Unless you’re a whiz at managing your money, a checking account is going to cost you more than a prepaid debit card, a new report concludes. And if you do a really poor job handling your personal finances, you could end up paying as much as $65 per month extra for a checking account.
Updated at 6:35 ET on 9/13/12
Banks have been pushing prepaid debit heavily, both to get unprofitable customers off their deposit accounts and to circumvent the interchange fee cap on conventional debit cards. Consumers who have been burned by $35 overdraft fees and escalating monthly maintenance fees have embraced the cards. There’s a trade-off, however: The prepaid market has little to no regulatory oversight, a wide variety of fees that make it tough for people to comparison-shop, and some outright predatory practices.
In a new study, the Pew Charitable Trusts looked at 52 prepaid debit cards that comprise 75% of the market. It compared the costs of using these cards to the cost of having one of the 237 conventional checking accounts offered by the 12 largest banks in the United States.
Researchers created three model customers: a financially savvy one who makes every effort to avoid fees, an “average” one who overdraws or has their card declined once a month, and a hapless one who tends to overdraw, use out-of-network ATMs, and racks up considerable service fees. It set some baseline assumptions, like a $1,500 direct deposit and 17 point-of-sale purchases (the average among debit users) every month.
(MORE: Study: Banks Still Doing a Crummy Job Disclosing Fees Even as They Raise Them)
Budget-minded people fare slightly better with checking accounts; the average monthly service fees come to $3.99 for a checking account, versus $4.50 for a prepaid card.

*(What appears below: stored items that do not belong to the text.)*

===== src/rtl/pixel_stream_tx.sv =====
// Frame-buffer reader for the corner-detection tap shift registers: raster-order pixel
// stream with a per-row clear pulse, a 2-deep skid buffer and downstream stall support.
module pixel_stream_tx #(
  parameter int IMG_W     = 640,
  parameter int IMG_H     = 480,
  parameter int ADDR_W    = 19,
  parameter int BASE_ADDR = 0
) (
  input  logic              clk,
  input  logic              reset,
  input  logic              start,
  input  logic              stall,
  output logic              mem_rd,
  output logic [ADDR_W-1:0] mem_addr,
  input  logic [7:0]        mem_data,
  output logic [7:0]        data,
  output logic              load,
  output logic              row_clr,
  output logic              busy,
  output logic              done
);

  localparam int COL_W = $clog2(IMG_W + 1);
  localparam int ROW_W = (IMG_H > 1) ? $clog2(IMG_H) : 1;

  localparam logic [COL_W-1:0]  COL_END  = COL_W'(IMG_W);
  localparam logic [COL_W-1:0]  COL_LAST = COL_W'(IMG_W - 1);
  localparam logic [ROW_W-1:0]  ROW_LAST = ROW_W'(IMG_H - 1);
  localparam logic [ADDR_W-1:0] ADDR_0   = ADDR_W'(BASE_ADDR);

  typedef enum logic [1:0] {
    S_IDLE,
    S_CLR,
    S_STREAM,
    S_DONE
  } state_t;

  state_t            state_q, state_d;
  logic [ROW_W-1:0]  row_q, row_d;
  logic [COL_W-1:0]  rd_col_q, rd_col_d;
  logic [COL_W-1:0]  ld_cnt_q, ld_cnt_d;
  logic [ADDR_W-1:0] addr_q, addr_d;
  logic              inflight_q, inflight_d;
  logic [1:0]        occ_q, occ_d;
  logic [7:0]        fifo0_q, fifo0_d;
  logic [7:0]        fifo1_q, fifo1_d;
  logic              load_q, load_d;
  logic [7:0]        data_q, data_d;

  logic              rd_ok;
  logic              take;
  logic              push;
  logic              pop;
  logic              row_last_load;
  logic [1:0]        wr_slot;

  always_comb begin
    state_d    = state_q;
    row_d      = row_q;
    rd_col_d   = rd_col_q;
    ld_cnt_d   = ld_cnt_q;
    addr_d     = addr_q;
    mem_rd     = 1'b0;
    row_clr    = 1'b0;
    busy       = 1'b0;
    done       = 1'b0;

    // Budget counts the read returning this cycle, so at most 2 pixels are ever owed.
    rd_ok = (state_q == S_STREAM) && (rd_col_q != COL_END) &&
            ((occ_q + {1'b0, inflight_q}) < 2'd2);
    row_last_load = load_q && (ld_cnt_q == COL_LAST);

    case (state_q)
      S_IDLE: begin
        if (start) begin
          state_d = S_CLR;
          row_d   = '0;
          addr_d  = ADDR_0;
        end
      end
      S_CLR: begin
        row_clr  = 1'b1;
        busy     = 1'b1;
        rd_col_d = '0;
        ld_cnt_d = '0;
        state_d  = S_STREAM;
      end
      S_STREAM: begin
        busy   = 1'b1;
        mem_rd = rd_ok;
        if (rd_ok) begin
          addr_d   = addr_q + ADDR_W'(1);
          rd_col_d = rd_col_q + COL_W'(1);
        end
        if (load_q) begin
          ld_cnt_d = ld_cnt_q + COL_W'(1);
        end
        // Leave only once the row's final pixel has actually been loaded downstream.
        if (row_last_load) begin
          if (row_q == ROW_LAST) begin
            state_d = S_DONE;
          end else begin
            row_d   = row_q + ROW_W'(1);
            state_d = S_CLR;
          end
        end
      end
      S_DONE: begin
        done    = 1'b1;
        state_d = S_IDLE;
      end
      default: begin
        state_d = S_IDLE;
      end
    endcase
  end

  always_comb begin
    inflight_d = mem_rd;
    fifo0_d    = fifo0_q;
    fifo1_d    = fifo1_q;
    occ_d      = occ_q;
    data_d     = data_q;

    take    = !stall && ((occ_q != 2'd0) || inflight_q);
    pop     = take && (occ_q != 2'd0);
    push    = inflight_q && !(take && (occ_q == 2'd0));
    wr_slot = pop ? (occ_q - 2'd1) : occ_q;
    load_d  = take;

    if (take) begin
      data_d = (occ_q != 2'd0) ? fifo0_q : mem_data;
    end
    if (pop) begin
      fifo0_d = fifo1_q;
    end
    if (push) begin
      if (wr_slot == 2'd0) begin
        fifo0_d = mem_data;
      end else begin
        fifo1_d = mem_data;
      end
    end
    occ_d = occ_q + {1'b0, push} - {1'b0, pop};
  end

  always_ff @(posedge clk or negedge reset) begin
    if (!reset) begin
      state_q    <= S_IDLE;
      row_q      <= '0;
      rd_col_q   <= '0;
      ld_cnt_q   <= '0;
      addr_q     <= '0;
      inflight_q <= 1'b0;
      occ_q      <= 2'd0;
      load_q     <= 1'b0;
      data_q     <= 8'd0;
    end else begin
      state_q    <= state_d;
      row_q      <= row_d;
      rd_col_q   <= rd_col_d;
      ld_cnt_q   <= ld_cnt_d;
      addr_q     <= addr_d;
      inflight_q <= inflight_d;
      occ_q      <= occ_d;
      load_q     <= load_d;
      data_q     <= data_d;
    end
  end

  // Skid storage is qualified by occ_q, so its contents need no reset.
  always_ff @(posedge clk) begin
    fifo0_q <= fifo0_d;
    fifo1_q <= fifo1_d;
  end

  assign mem_addr = mem_rd ? addr_q : '0;
  assign data     = data_q;
  assign load     = load_q;

endmodule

For everybody else, though, even people who handle their money responsibly most of the time, prepaid debit is cheaper. The “average” model customer would pay $28 in checking account fees and $22.15 in prepaid debit card fees monthly. For people who can’t or won’t be mindful of their financial habits, the difference is even sharper: These people would pay an average of $28.70 in monthly prepaid debit service fees, compared to a whopping $94 if they have a checking account instead.
Pew says in its conclusion:
Prepaid cards are a growing product that could provide a valuable and needed substitute for consumers who are unable or unwilling to maintain traditional checking accounts. While the fees for everyday services are generally higher for prepaid cards than for checking accounts, the trade-off for a product that does not allow overspending may be beneficial to many consumers.
Nearly all prepaid cards extend the same consumer protections provided if your standard debit card is lost or stolen and used fraudulently. Most cards also protect your money via FDIC insurance in the event of a bank failure. But the one big, fat downside with prepaid cards is that these protections are entirely voluntary. They’re not required by law, and if the card issuers decide they don’t want to provide these protections in the future, they can withdraw them.
(MORE: Would You Pay $520 in Interest to Borrow $375? 12 Million Americans Did Last Year)
Although focus groups have found that one of the biggest reasons people use prepaid debit cards as replacement bank accounts is to avoid overspending and getting hit with overdraft charges, some prepaid providers offer overdraft protection on their cards. Unlike bank cards, the consumer can be automatically enrolled in an overdraft plan, and they might not find out until a purchase puts them into the red and hits them with a hefty fee.
Granted, most of the bigger prepaid players don’t let customers overdraw, but the ones that are out there are financial land mines. The steep fees and short repayment windows mirror payday loan terms, which are notorious for drawing people into long-running periods of debt.
Even if you take this worst-case-scenario off the table, the problem remains that most prepaid debit customers don’t really know what they’re getting, or if they’re getting the best deal. There are no rules that require providers to disclose fees, and that knowledge vacuum makes it a challenge for people to figure out which card is the least-expensive pick for their spending habits. And people seeking a refuge from checking account penalty fees are the same people who are least likely to successfully navigate the cards’ complicated disclosure documents.
And there are a lot of those fees floating around. Pew found that prepaid debit cards generally list between seven and 15 different fees — but the fees one company lists aren’t necessarily the same ones their competitor discloses. In many cases, researchers found that prepaid providers don’t disclose information about certain fees at all.
For instance, 30 of the 52 cards studied stipulate that there’s a fee to talk to a customer service rep via phone, 11 say it’s free, and the policies of the remaining 11 are anybody’s guess. Like so much else in life, prepaid debit illustrates the saying: You get what you pay for.